I feel like I'm in Hell

Published by Bhavana under on 11:18 PM
I don't even believe in Hell yet if there was one this would be it. I haven't been writing much lately, it's been too hard. Last Monday my grandmother passed away. She was 92, the matriarch of our huge family, and very loved. So I have been immensely sad. I was too afraid to put 'pen to paper' as I was afraid that it would make it more real. But I'm accepting it. Now that all the family stuff to be dealt with is well and truly over I can let it sink in. It was her time and I'm actually happy for her. Though it still royally sucks.

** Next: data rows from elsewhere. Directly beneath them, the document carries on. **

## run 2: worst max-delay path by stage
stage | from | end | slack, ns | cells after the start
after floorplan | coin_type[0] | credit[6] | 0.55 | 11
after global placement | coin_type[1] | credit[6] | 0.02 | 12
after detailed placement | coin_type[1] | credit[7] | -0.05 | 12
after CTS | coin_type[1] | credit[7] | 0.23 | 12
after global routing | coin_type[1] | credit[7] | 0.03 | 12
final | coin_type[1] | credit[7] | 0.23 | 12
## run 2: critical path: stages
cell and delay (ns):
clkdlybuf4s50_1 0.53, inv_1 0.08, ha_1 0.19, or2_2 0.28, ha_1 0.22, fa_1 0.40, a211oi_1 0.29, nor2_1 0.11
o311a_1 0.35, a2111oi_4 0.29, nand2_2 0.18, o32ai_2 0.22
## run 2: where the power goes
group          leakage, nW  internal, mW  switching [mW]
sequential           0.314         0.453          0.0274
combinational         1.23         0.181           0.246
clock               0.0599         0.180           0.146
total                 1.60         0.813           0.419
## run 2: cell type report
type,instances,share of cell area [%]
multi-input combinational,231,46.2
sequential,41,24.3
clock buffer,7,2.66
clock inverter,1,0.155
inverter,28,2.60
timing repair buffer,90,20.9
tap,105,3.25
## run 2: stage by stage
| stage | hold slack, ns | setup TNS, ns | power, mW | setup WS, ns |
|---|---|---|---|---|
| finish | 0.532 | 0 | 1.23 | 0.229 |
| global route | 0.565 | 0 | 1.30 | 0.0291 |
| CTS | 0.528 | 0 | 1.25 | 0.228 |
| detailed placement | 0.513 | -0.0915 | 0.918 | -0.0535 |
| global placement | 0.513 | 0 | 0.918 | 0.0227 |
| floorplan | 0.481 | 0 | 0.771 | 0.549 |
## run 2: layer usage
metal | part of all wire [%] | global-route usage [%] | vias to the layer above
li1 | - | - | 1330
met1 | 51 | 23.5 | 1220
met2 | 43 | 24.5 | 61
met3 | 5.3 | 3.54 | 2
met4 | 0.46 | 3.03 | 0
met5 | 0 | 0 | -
$ cat src/rtl/video_daisy_avalon_ctrl_n.sv
// Avalon-MM configuration master that writes a bypass bit into each daisy-chained
// video core, one core at a time, on a debounced key press or a switch change.
module video_daisy_avalon_ctrl_n #(
   parameter int NUM_CORES       = 4,
   parameter int AW              = 2,
   parameter int DW              = 32,
   parameter int BYPASS_ADDR     = 0,
   parameter int DEBOUNCE_CYCLES = 500000,
   parameter int AUTO_UPDATE     = 1
) (
   input  logic                    sys_clk,
   input  logic                    sys_rst,
   input  logic [NUM_CORES-1:0]    core_bypass,
   input  logic                    avalon_write_n,
   output logic [NUM_CORES*AW-1:0] avs_address,
   output logic [NUM_CORES-1:0]    avs_write,
   output logic [NUM_CORES*DW-1:0] avs_writedata,
   input  logic [NUM_CORES-1:0]    avs_waitrequest,
   output logic                    busy,
   output logic                    done
);

   localparam int IW  = (NUM_CORES > 1) ? $clog2(NUM_CORES) : 1;
   localparam int CW  = $clog2(DEBOUNCE_CYCLES);
   localparam int ATW = NUM_CORES * AW;
   localparam int DTW = NUM_CORES * DW;

   typedef enum logic [1:0] {IDLE, WRITE, DONE} state_t;

   state_t                 state;
   logic [IW-1:0]          idx;
   logic [IW-1:0]          idx_nxt;
   logic                   pending;
   logic [NUM_CORES-1:0]   snapshot;

   logic                   key_s1, key_s2;
   logic [NUM_CORES-1:0]   sw_s1, sw_s2;
   logic [CW-1:0]          db_cnt;
   logic                   key_db;
   logic                   key_trig;
   logic                   sw_trig;

   always_ff @(posedge sys_clk) begin
      if (sys_rst) begin
         key_s1 <= 1'b1;
         key_s2 <= 1'b1;
         sw_s1  <= '0;
         sw_s2  <= '0;
      end else begin
         key_s1 <= avalon_write_n;
         key_s2 <= key_s1;
         sw_s1  <= core_bypass;
         sw_s2  <= sw_s1;
      end
   end

   // The counter only runs while the synced key disagrees with the debounced level,
   // so any bounce back to the old level restarts the qualification window.
   always_ff @(posedge sys_clk) begin
      if (sys_rst) begin
         db_cnt   <= '0;
         key_db   <= 1'b1;
         key_trig <= 1'b0;
      end else begin
         key_trig <= 1'b0;
         if (key_s2 == key_db) begin
            db_cnt <= '0;
         end else if (db_cnt == CW'(DEBOUNCE_CYCLES - 1)) begin
            db_cnt   <= '0;
            key_db   <= key_s2;
            key_trig <= key_db & ~key_s2;
         end else begin
            db_cnt <= db_cnt + CW'(1);
         end
      end
   end

   assign sw_trig = (AUTO_UPDATE != 0) && (sw_s2 != snapshot) && (state == IDLE) && !pending;
   assign idx_nxt = idx + IW'(1);

   always_ff @(posedge sys_clk) begin
      if (sys_rst) begin
         state         <= IDLE;
         idx           <= '0;
         pending       <= 1'b0;
         snapshot      <= '0;
         avs_write     <= '0;
         avs_address   <= '0;
         avs_writedata <= '0;
         busy          <= 1'b0;
         done          <= 1'b0;
      end else begin
         done <= 1'b0;
         if (key_trig && (state != IDLE))
            pending <= 1'b1;
         case (state)
            IDLE: begin
               if (key_trig || sw_trig || pending) begin
                  state         <= WRITE;
                  busy          <= 1'b1;
                  idx           <= '0;
                  pending       <= 1'b0;
                  snapshot      <= sw_s2;
                  avs_write     <= NUM_CORES'(1);
                  avs_address   <= ATW'(AW'(BYPASS_ADDR));
                  avs_writedata <= DTW'(sw_s2[0]);
               end
            end
            WRITE: begin
               // A stalled core keeps every output frozen until it accepts.
               if (!avs_waitrequest[idx]) begin
                  avs_write     <= '0;
                  avs_address   <= '0;
                  avs_writedata <= '0;
                  if (idx == IW'(NUM_CORES - 1)) begin
                     state <= DONE;
                     done  <= 1'b1;
                  end else begin
                     idx                               <= idx_nxt;
                     avs_write[idx_nxt]                <= 1'b1;
                     avs_address[idx_nxt*AW +: AW]     <= AW'(BYPASS_ADDR);
                     avs_writedata[idx_nxt*DW +: DW]   <= DW'(snapshot[idx_nxt]);
                  end
               end
            end
            DONE: begin
               state <= IDLE;
               busy  <= 1'b0;
            end
            default: begin
               state <= IDLE;
               busy  <= 1'b0;
            end
         endcase
      end
   end

endmodule

$ cat config.mk
export PLATFORM = sky130hd
export DESIGN_NAME = video_daisy_avalon_ctrl_n
export DESIGN_NICKNAME = d
export VERILOG_FILES = /design/src/rtl/video_daisy_avalon_ctrl_n.sv
export SDC_FILE = /design/constraint.sdc
export NUM_CORES = 1
export LEC_CHECK = 0
export CAP_MARGIN = 15
export CORE_ASPECT_RATIO = 0.6
export CORE_MARGIN = 4
export CORE_UTILIZATION = 38
export CTS_BUF_LIST = sky130_fd_sc_hd__clkbuf_8
export CTS_CLUSTER_DIAMETER = 200
export DETAILED_ROUTE_END_ITERATION = 16
export PLACE_DENSITY_LB_ADDON = 0.2
export SLEW_MARGIN = 0
export SYNTH_ARGS = -nofsm -noshare
export SYNTH_HDL_FRONTEND = slang
export SYNTH_SLANG_ARGS = --single-unit
$ cat constraint.sdc
create_clock -name sys_clk -period 1.65 [get_ports sys_clk]
set_input_delay 0.4125 -clock sys_clk [delete_from_list [all_inputs] [get_ports sys_clk]]
set_output_delay 0.4125 -clock sys_clk [all_outputs]
set_load 0.005 [all_outputs]
### Yosys cells after proc, flatten, opt, wreduce, memory -nomap -nowiden

Index checks and enable logic that the tools add are counted.

* register bits after elaboration: 182
* input port bits: 11
* word-level logic and storage cells: 94

* muxes and demuxes: 32
* bitwise operators: 7
* shifts and indexed selects: 4
* reductions and logical operators: 19
* equality and inequality tests: 9
* magnitude comparators: 3
* add/subtract/negate cells: 4

Operators with widths (number)
* $mux 128: 3
* $pmux 128 s2: 1
* $and 128x128->128: 1
* $shift 32x34->128 const A: 1
* $shiftx 32x34->128: 1
* $neg 3->34: 1
* $neg 7->34: 1
* $shift 2x34->8 const A: 1
* $shiftx 2x34->8 const A: 1
* $mux 8: 3
* $add 19x1->19 const B: 1
* $eq 19x19->1 const B: 1
* $pmux 8 s2: 1
* $mux 2: 6
* $mux 4: 3
* $reduce_or 3->1: 3
* $and 8x8->8: 1
* $mux 1: 8
* $pmux 2 s2: 2
* $pmux 4 s2: 1
* $lt 2x3->1 const B: 2
* $ne 2x2->1 const B: 3
* $reduce_and 2->1: 3
* $reduce_and 3->1: 2
* other kinds (18): 27

### Longest topological paths before layout

Gate-level depths: netlist of run 1.

* depth after elaboration: 8
* depth in mapped cells: 7

### Worst setup path after synthesis of run 1

Ideal clock, no wire load.

* kind: register to register
* from: register db_cnt[0]
* to: register db_cnt[14]
* data required time: 1.535 ns
* period minus slack after synthesis: 1.763 ns
* path slack: -0.113 ns
* cell stages (with the launch flop): 7
* arrival: 1.648 ns
* cell sequence: dfxtp_1 -> ha_1 -> nand3_2 -> or3_2 -> o21ai_2 -> buf_4 -> nor2_1

* cells in the longest elaborated chain, start to end: 2
* elaborated cells on any way between the ends: 3
* classes of those cells: add/sub (1); eq/ne (1); reduce/logical (1)

RTL lines
* start, declared: RTL line 38 `logic [CW-1:0] db_cnt;`
* start signal, assigned: RTL line 73 `db_cnt <= db_cnt + CW'(1);`
* branches (longest 2 deep; another with $add 19x1->19)

Several ways; the timed one is not identified.
A chain may end at the register's enable or synchronous reset.

### Worst setup path in the final report of run 1

* from: register db_cnt[0]
* to: register db_cnt[16]

The elaborated chain is that of the path after synthesis.

==> impl_metrics.yaml, run 1 <==
layout:
  seqCellArea_sq_um: 1020
  fillers: 791
  utilization_pct: 44.2
  antenna_cells: 0
  nNetsFinal: 442
  drive_gt1_share_pct: 20.7
  fin_area_sq_um: 3540
  multi_input_area_sq_um: 1720
  area_growth_pct: 11.5
setup_path:
  path_buf_inv: 0
  ff2ff_path_depth: 5
  end_kind: "flop"
  cp_slowest_cell: "or4_4"
  crit_path_max_incr_delay_ps: 540
  r2r_start: "db_cnt[0]"
  r2r-end: "db_cnt[16]"
  critical_path.cell_chain: "ha_4 > nand3_4 > or4_4 > or3_4 > a21oi_2"
  worstPathRequired_ps: 1890
  r2r_slack_ps: -20
  crit_path_start_kind: "flop"
  path_class: "reg2reg"
  cp.arrival_ps: 1910
  crit_start: "db_cnt[0]"
  path_max_fanout: 5
  critPathTopFamily: "simple AND/OR/NAND/NOR gates"
synth:
  synth_edf_count: 0
  synth_cells: 366
  synth_top_area_share_pct: 31.5
  synth.most_common_cell: "buf_4"
  synth_area_leaders: "dfxtp_1 32%, buf_4 31%, xnor2_1 4.1%"
  async_flop_share_pct: 0
  ys_warn_count: 0
  yosysUniqueCellTypes: 45
  ys_ff_latch: 50
  ys_seq_area_share_pct: 31.5
  synth.avg_cell_area_sq_um: 8.68
  synth_top_cell_by_area: "dfxtp_1"
  yosys-top-cells-count: "133 x buf_4, 50 x dfxtp_1, 25 x nor2_1"
  syn_area_sq_um: 3180
  synth_top_flop_cell: "dfxtp_1"
sta:
  setup-violations-final: 3
  finalHoldViolCount: 0
  grt_setup_unrepaired: "true"
  maxSlewViolCount: 0
  layout_min_cycle_time_ps: 1670
  setup_ws_ps: -17.8
  min_period_over_period_pct: 101
  skew_ps: 10.2
  whs_ps: 422
  fmax_mhz: 600
place:
  placed_area_sq_um: 3310
  post-dp-hpwl_mm: 4.65
  io_buffers: 20
  routabilityCongestion: 0.799
drt:
  dr.pass1.iters: 4
  dr_total_vias: 2106
  via_per_inst: 3.94
  wl_per_cell_um: 10.9
  wirelength_mm: 5.83
  drc: 0
  ant_nets: 0
  dr.first_iter.drc_count: 99
global_routing:
  grt_overflow: 0
  antenna_found_initial: 0
  first_global_vias: 1803
  grt_max_degree: 19
  grtUsageTotal_pct: 11.1
  grt_pass1_wl_mm: 9.03
clock_tree:
  cts_tree: "done"
  h-tree-depth: 2
  clockBufferDepth: 2
  cts_hold_buf: 0
  cts_root_buffer: "clkbuf_8"
  cts_buffers: 5
  cts.sinks: 50
  cts.clk_slew.worst_paths_ps: 100
  clkLatencyLatePin_ps: 310
hold_path:
  holdCritStartpoint: "key_s1"
  hp-class: "reg2reg"
  worst_hold_path.num_cells: 1
  hold_end: "key_s2"
outcome:
  status: "complete, but fails checks"
  violations: "setup timing"
die:
  initial_core_util_pct: 39.7
  row_count: 25
  die_height_um: 78.8
  coreArea_sq_um: 8010
  io_pins: 153
  die-area_sq_um: 9940
  fp.dieW_um: 126
power_and_ir_drop:
  ir_worst_vdd_v: 0.000342
  power_switching_w: 0.000717
  pwr_density_cell_nw_per_um2: 694
  p_leak_nw: 1.50
  power.internal_w: 0.00174
  power_frac_clock_pct: 31.0
  pwr-share-comb_pct: 17.5
  seqPwrFrac_pct: 51.4
  swShare_pct: 29.2
run:
  cap_violations: 0
## timing repair
item,CTS,global route
setup endpoints to repair,5,32
setup buffers,0,2
gates resized for setup,3,31
pin swaps,6,6
hold endpoints to repair,0,0
## worst max path at each step
stage	endpoint	slack [ps]	depth (start not counted)
floorplan	avs_writedata[96]	8	5
global placement	idx[0]	-360	5
detailed placement	idx[0]	-410	5
CTS	db_cnt[16]	-7	5
global route	db_cnt[16]	-90	5
finish	db_cnt[16]	-20	5
## final cells by class
type | count | share of cell area (%)
clock buffers | 5 | 1.94
repair buffers | 60 | 14.9
flip-flops and latches | 50 | 28.9
multi-input cells | 298 | 48.7
well taps | 108 | 3.82
clock inverters | 3 | 0.707
inverters | 10 | 1.06
## state kept, by name (all words and copies together), names as in the netlist, 2 cells and up
register	cells
sw_s1	4
db_cnt	19
idx	2
state	2
avs_writedata	4
snapshot	4
avs_write	4
sw_s2	4
## layer usage
metal	wire [um]	track usage, %
met5	0	0
met4	34	2.68
met3	541	2.82
met2	2270	15.0
met1	2980	17.3
## cell usage in the layout, fill, tap and decap left out, types with 10 or more instances in the layout
| cell type | n |
|---|---|
| nor2b_1 | 10 |
| dfxtp_1 | 35 |
| conb_1 | 132 |
| clkdlybuf4s50_1 | 16 |
| dfxtp_2 | 13 |
| xnor2_1 | 15 |
| inv_1 | 10 |
| buf_4 | 38 |
| nand2_1 | 11 |
| a21oi_1 | 10 |
| nor2_1 | 24 |
| nand3_1 | 10 |
## power by group through the flow
stage | logic, W | clock network (W) | registers [W]
2_1_floorplan | 0.000468 | 0 | 0.00129
3_3_place_gp | 0.000387 | 0 | 0.00129
3_5_place_dp | 0.000387 | 0 | 0.00129
4_1_cts | 0.000394 | 0.000783 | 0.00127
5_1_grt | 0.000480 | 0.000853 | 0.00127
6_report | 0.000431 | 0.000762 | 0.00126
## logic make-up after synthesis
logic type	count (synthesis)	share of synthesized area [%]
buffers and inverters	149	33.3
and+or+nand+nor	103	18.2
DFF	50	31.5
AOI/OAI and AO/OA	28	5.59
xor gates and xnor gates	18	4.96
muxes	11	3.94
adders and majority gates	6	2.36
other	1	0.118
## stage by stage
stage / worst slack (ps) / cells / total power [W] / TNS (ps)
3_5_place_dp: -406 / 524 / 0.00168 / -3540
4_1_cts: -7.28 / 532 / 0.00244 / -7.71
2_1_floorplan: 8.31 / 497 / 0.00175 / 0
3_3_place_gp: -361 / 524 / 0.00168 / -3410
5_1_grt: -94.9 / 534 / 0.00260 / -278
6_report: -17.8 / 534 / 0.00246 / -24.1
Power figures use the tool's default switching activity.
==> run 2, diff against run 1 <==
- CORE_UTILIZATION: 38 -> 27
- PLACE_DENSITY: not set -> 0.55
- PLACE_DENSITY_LB_ADDON: 0.2 -> not set
- SETUP_SLACK_MARGIN: not set -> 0.5
==> impl_metrics.yaml, run 2 (synthesis results as in run 1) <==
clock_tree:
  clkLatencyLatePin_ps: 310
  cts_buffers: 5
  clockBufferDepth: 2
  cts_hold_buf: 0
  cts.clk_slew.worst_paths_ps: 90
  cts_root_buffer: "clkbuf_8"
  cts.sinks: 50
  h-tree-depth: 2
  cts_tree: "done"
sta:
  finalSetupTns_ps: 0
  whs_ps: 416
  skew_ps: 8.20
  setup-violations-final: 0
  finalHoldViolCount: 0
  layout_min_cycle_time_ps: 1640
  fmax_mhz: 611
  min_period_over_period_pct: 99.1
  maxSlewViolCount: 0
  grt_setup_unrepaired: "true"
run:
  cap_violations: 0
setup_path:
  path_max_fanout: 4
  end_kind: "flop"
  r2r_slack_ps: 10
  path_class: "reg2reg"
  cp.arrival_ps: 1880
  worstPathRequired_ps: 1900
  ff2ff_path_depth: 5
  crit_path_start_kind: "flop"
global_routing:
  grt_pass1_wl_mm: 10.2
  grt_max_degree: 19
  grt_overflow: 0
  antenna_found_initial: 0
  grtUsageTotal_pct: 9.21
  first_global_vias: 2032
place:
  routabilityCongestion: 0.840
  post-dp-hpwl_mm: 4.97
  placed_area_sq_um: 3370
  io_buffers: 20
layout:
  layout_common_cells: "132 x conb_1, 35 x buf_4, 26 x dfxtp_2, 23 x nor2_1, 19 x dfxtp_1"
  antenna_cells: 0
  largest_reg_flops: 19
  area_growth_pct: 21.0
  drive_gt1_share_pct: 32.0
  regMostFlops: "db_cnt"
  final_common_cell: "conb_1"
  fin_area_sq_um: 3840
  nNetsFinal: 447
die:
  die_height_um: 92.0
  io_pins: 153
  initial_core_util_pct: 27.8
  fp.dieW_um: 148
  die-area_sq_um: 13600
  coreArea_sq_um: 11400
  row_count: 30
hold_path:
  hp-class: "reg2reg"
  worst_hold_path.num_cells: 1
power_and_ir_drop:
  ir_worst_vdd_v: 0.000312
  p_leak_nw: 1.59
  pwr_density_cell_nw_per_um2: 655
drt:
  via_per_inst: 3.71
  wl_per_cell_um: 11.0
  dr.first_iter.drc_count: 86
  dr_total_vias: 2192
  wirelength_mm: 6.52
  ant_nets: 0
  dr.pass1.iters: 4
  drc: 0
outcome:
  status: "finished, final reports clean"
==> run 2: cell types whose count changed in the layout (fill, tap and decap cells not counted), moves of 4 or more <==
cell             delta
dfxtp_1            -16
dlymetal6s2s_1      -4
clkdlybuf4s50_1    -11
buf_6              +15
dfxtp_2            +13
nor4_1              -4
dlygate4sd2_1       +5
==> run 2: layout make-up <==
cell class	instances	area (sq um)
clock inverter	2	8.76
tap	160	200
inverter	10	37.5
multi-input combinational	298	1880
clock buffer	6	82.6
timing repair buffer	65	582
sequential	50	1050
fill	1164	7570
==> run 2: power breakdown <==
part,internal [W],switching (W),total (W),leakage (nW)
registers,0.00124,0.0000278,0.00127,0.423
logic,0.000236,0.000279,0.000515,1.11
clock network,0.000333,0.000400,0.000733,0.0524
==> run 2: metal layers <==
metal | GRT usage, % | share of wire [%]
met5 | 0 | 0
met4 | 3.00 | 1.3
met3 | 2.42 | 7.5
met2 | 13.5 | 45
met1 | 13.1 | 47
==> run 2: critical path: stages (launching register included) <==
cell,delay [ps]
dfxtp_4,380
ha_4,150
nand3_4,70
or4_4,510
or3_4,340
a21oi_2,120
==> run 2: path summary, 6_finish.rpt <==
check	startpoint	endpoint
max	db_cnt[0]	db_cnt[18]
min	key_s1	key_s2
max reg2reg	db_cnt[0]	db_cnt[18]
min reg2reg	key_s1	key_s2
==> run 2: stage by stage <==
step	instances	utilization (%)	setup WS, ps	power [W]
after CTS	586	32.4	12.6	0.00249
after detailed placement	566	29.5	-336	0.00170
final	591	33.7	14.5	0.00252
after floorplan	497	-	62.6	0.00180
after global placement	566	29.5	-300	0.00170
after global routing	591	33.7	-56.5	0.00266
==> run 2: repair_timing <==
item,CTS,global route
endpoints found under the setup margin,47,50
cloned,0,0
gates resized for setup,92,29
setup buffers,12,5
pin swaps,16,13
==> run 3, diff against run 2 <==
- TNS_END_PERCENT: not set -> 1
==> impl_metrics.yaml, run 3 (synthesis results as in run 1) <==
die:
  fp.dieW_um: 148
  io_pins: 153
  initial_core_util_pct: 27.8
  row_count: 30
  die-area_sq_um: 13600
  die_height_um: 92.0
  coreArea_sq_um: 11400
global_routing:
  grt_pass1_wl_mm: 9.63
  grtUsageTotal_pct: 8.78
  grt_overflow: 0
  antenna_found_initial: 0
  first_global_vias: 1916
  grt_max_degree: 19
sta:
  finalHoldViolCount: 0
  layout_min_cycle_time_ps: 1650
  setup-violations-final: 1
  fmax_mhz: 606
  grt_setup_unrepaired: "true"
  skew_ps: 13.6
  maxSlewViolCount: 0
  setup_ws_ps: -0.447
  min_period_over_period_pct: 100
place:
  routabilityCongestion: 0.841
  dp_cells: 568
  post-dp-hpwl_mm: 4.85
  io_buffers: 20
layout:
  fillers: 1206
  layout_common_cells: "132 x conb_1, 30 x buf_4, 24 x dfxtp_2, 22 x dfxtp_1, 17 x nor2_1"
  nNetsFinal: 436
  fin_cells: 580
  regMostFlops: "db_cnt"
  drive_gt1_share_pct: 29.3
  largest_reg_flops: 19
  final_common_cell: "conb_1"
  area_growth_pct: 16.3
  antenna_cells: 0
clock_tree:
  h-tree-depth: 2
  cts_root_buffer: "clkbuf_8"
  clockBufferDepth: 2
  clkLatencyLatePin_ps: 310
  cts_buffers: 5
  cts.sinks: 50
  cts.clk_slew.worst_paths_ps: 100
  cts_tree: "done"
  cts_hold_buf: 0
outcome:
  violations: "setup timing"
  status: "complete, but fails checks"
power_and_ir_drop:
  p_leak_nw: 1.53
  power_w: 0.00267
  pwr_density_cell_nw_per_um2: 724
  ir_worst_vdd_v: 0.000323
setup_path:
  worstPathRequired_ps: 1890
  path_class: "reg2reg"
  crit_path_start_kind: "flop"
  ff2ff_path_depth: 5
  path_max_fanout: 3
  cp.arrival_ps: 1890
  end_kind: "flop"
drt:
  via_per_inst: 3.79
  ant_nets: 0
  dr.first_iter.drc_count: 124
  wirelength_mm: 6.42
  dr.pass1.iters: 6
  drc: 0
  dr_total_vias: 2197
  wl_per_cell_um: 11.1
run:
  cap_violations: 0
hold_path:
  worst_hold_path.num_cells: 1
  hp-class: "reg2reg"
[run 3: cell count changes in the layout (fill, tap and decap cells not counted), sizes merged]
cell,before,now
bufinv,0,1
clkinv,1,0
buf,55,43
clkdlybuf4s50,5,6
[run 3: timing repair]
action                                  CTS  global route
resized for setup                       101            13
endpoints found under the hold margin     0             0
pin swaps                                33            17
buffers inserted                          3             1
endpoints found under the setup margin   47            49
[run 3: per-layer routing]
layer,GRT usage (%),vias up,part of all wire [%]
met3,3.06,8,8.8
met2,13.3,96,45
met1,12.1,1031,45
met5,0,-,0
met4,1.77,0,0.62
li1,-,1062,-
[run 3: layout make-up]
class / count / area [sq um] / area share, %
Multi-Input combinational cell: 298 / 1840 / 49.9
Clock buffer: 6 / 82.6 / 2.24
Clock inverter: 2 / 38.8 / 1.05
Sequential cell: 50 / 1050 / 28.3
Inverter: 10 / 37.5 / 1.02
Timing Repair Buffer: 54 / 447 / 12.1
Tap cell: 160 / 200 / 5.42
[run 3: through the flow]
step	area (sq um)	setup slack, ps	util, %	setup TNS, ps	hold WS (ps)
after floorplan	3720	61.0	-	0	389
after global placement	3320	-370	29.1	-2920	397
after detailed placement	3320	-452	29.1	-3350	410
after CTS	3630	-2.22	31.8	-2.22	433
after global routing	3690	-74.8	32.4	-356	455
final	3690	-0.447	32.4	-0.447	426
[run 3: final timing paths]
| check | slack (ps) | from | end |
|---|---|---|---|
| setup / recovery | -0.4 | snapshot[1] | avs_writedata[32] |
| setup reg to reg | -0.4 | snapshot[1] | avs_writedata[32] |
| hold reg to reg | 430 | key_s1 | key_s2 |
| hold / removal | 430 | key_s1 | key_s2 |
[run 3: critical path: stages, from the launching register on]
cell	delay [ps]
dfxtp_2	360
xor2_1	190
or4_4	440
o211ai_1	230
buf_4	170
mux2i_1	200
[run 3: where the power goes]
| part | internal (W) | switching (W) | total (W) |
|---|---|---|---|
| Sequential | 0.00124 | 0.0000287 | 0.00127 |
| Combinational | 0.000201 | 0.000264 | 0.000465 |
| Clock | 0.000499 | 0.000438 | 0.000937 |
| Total | 0.00194 | 0.000731 | 0.00267 |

Because of my grandmother I had the week off to do the usual funeral stuff. Getting back to work on Sat. and today was rough. Everyone is super supportive but apparently they can't function for shit without me. So it's been very busy, and I have a list of stuff to do tomorrow. Oy.

I've been dealing though.

until....

I get this unbelievable email from a friend of my ex-boyfriend. Now please keep in mind we dated for 4 months only and have been broken up for about 1 month. It's been pretty rough on him apparently. And I admit I didn't handle things the way I should have but all told just saying that you don't know if you love someone and then breaking up with them isn't that bad. He returned gifts I gave him, random things he bought when I was around, basically everything. He has told me that I have destroyed him, he can never love again, and that he's failing university because of me. But this email takes the cake. She said, and I quote "He wants to kill himself and it will be your fault if he does, dont let him do this." (I corrected spelling and grammar so I guess it's not a direct quote)

WHAT THE FUCK!???!!!!!

Can you say emotional blackmail? How does 'he hates you' and 'he wants you back' correlate at all?! I refuse to take that, it's not mine, I will not carry that. Nothing anybody does is because of you, it's because of their own reality. NOw I just have to belive that emotionally. good luck me. fuck! and i was so excited for the Lyle Lovett concert tomorrow. AAAHHH!!!

2 comments:

Anonymous said... @ February 14, 2008 at 10:00 PM

I am so sorry about your grandmother.

And wtf? is right!
Like you need a totally dysfunctional email like that.
No wonder you didn't want to continue the relationship...this guy sounds unstable and it is not your problem if he's suicidal.
You're right! Yay for you! You are not accountable for his actions no matter what they are.
Worry about yourself. Piss on these emails and emotional blackmail headgames!
Take care,
xo

Jane said... @ February 18, 2008 at 12:55 PM

Well, first of all, let me send love and light to you on the passing of your grandmother.

I think it's utter bullshit that anyone should have to make you feel guilty or bad about the ex's actions. You did what you felt was best and healthiest for you. Can you imagine the sheer hell of the relationship if you had stayed with him?! He needs to grow up and you need to stay strong and focused on you and your own personal journey.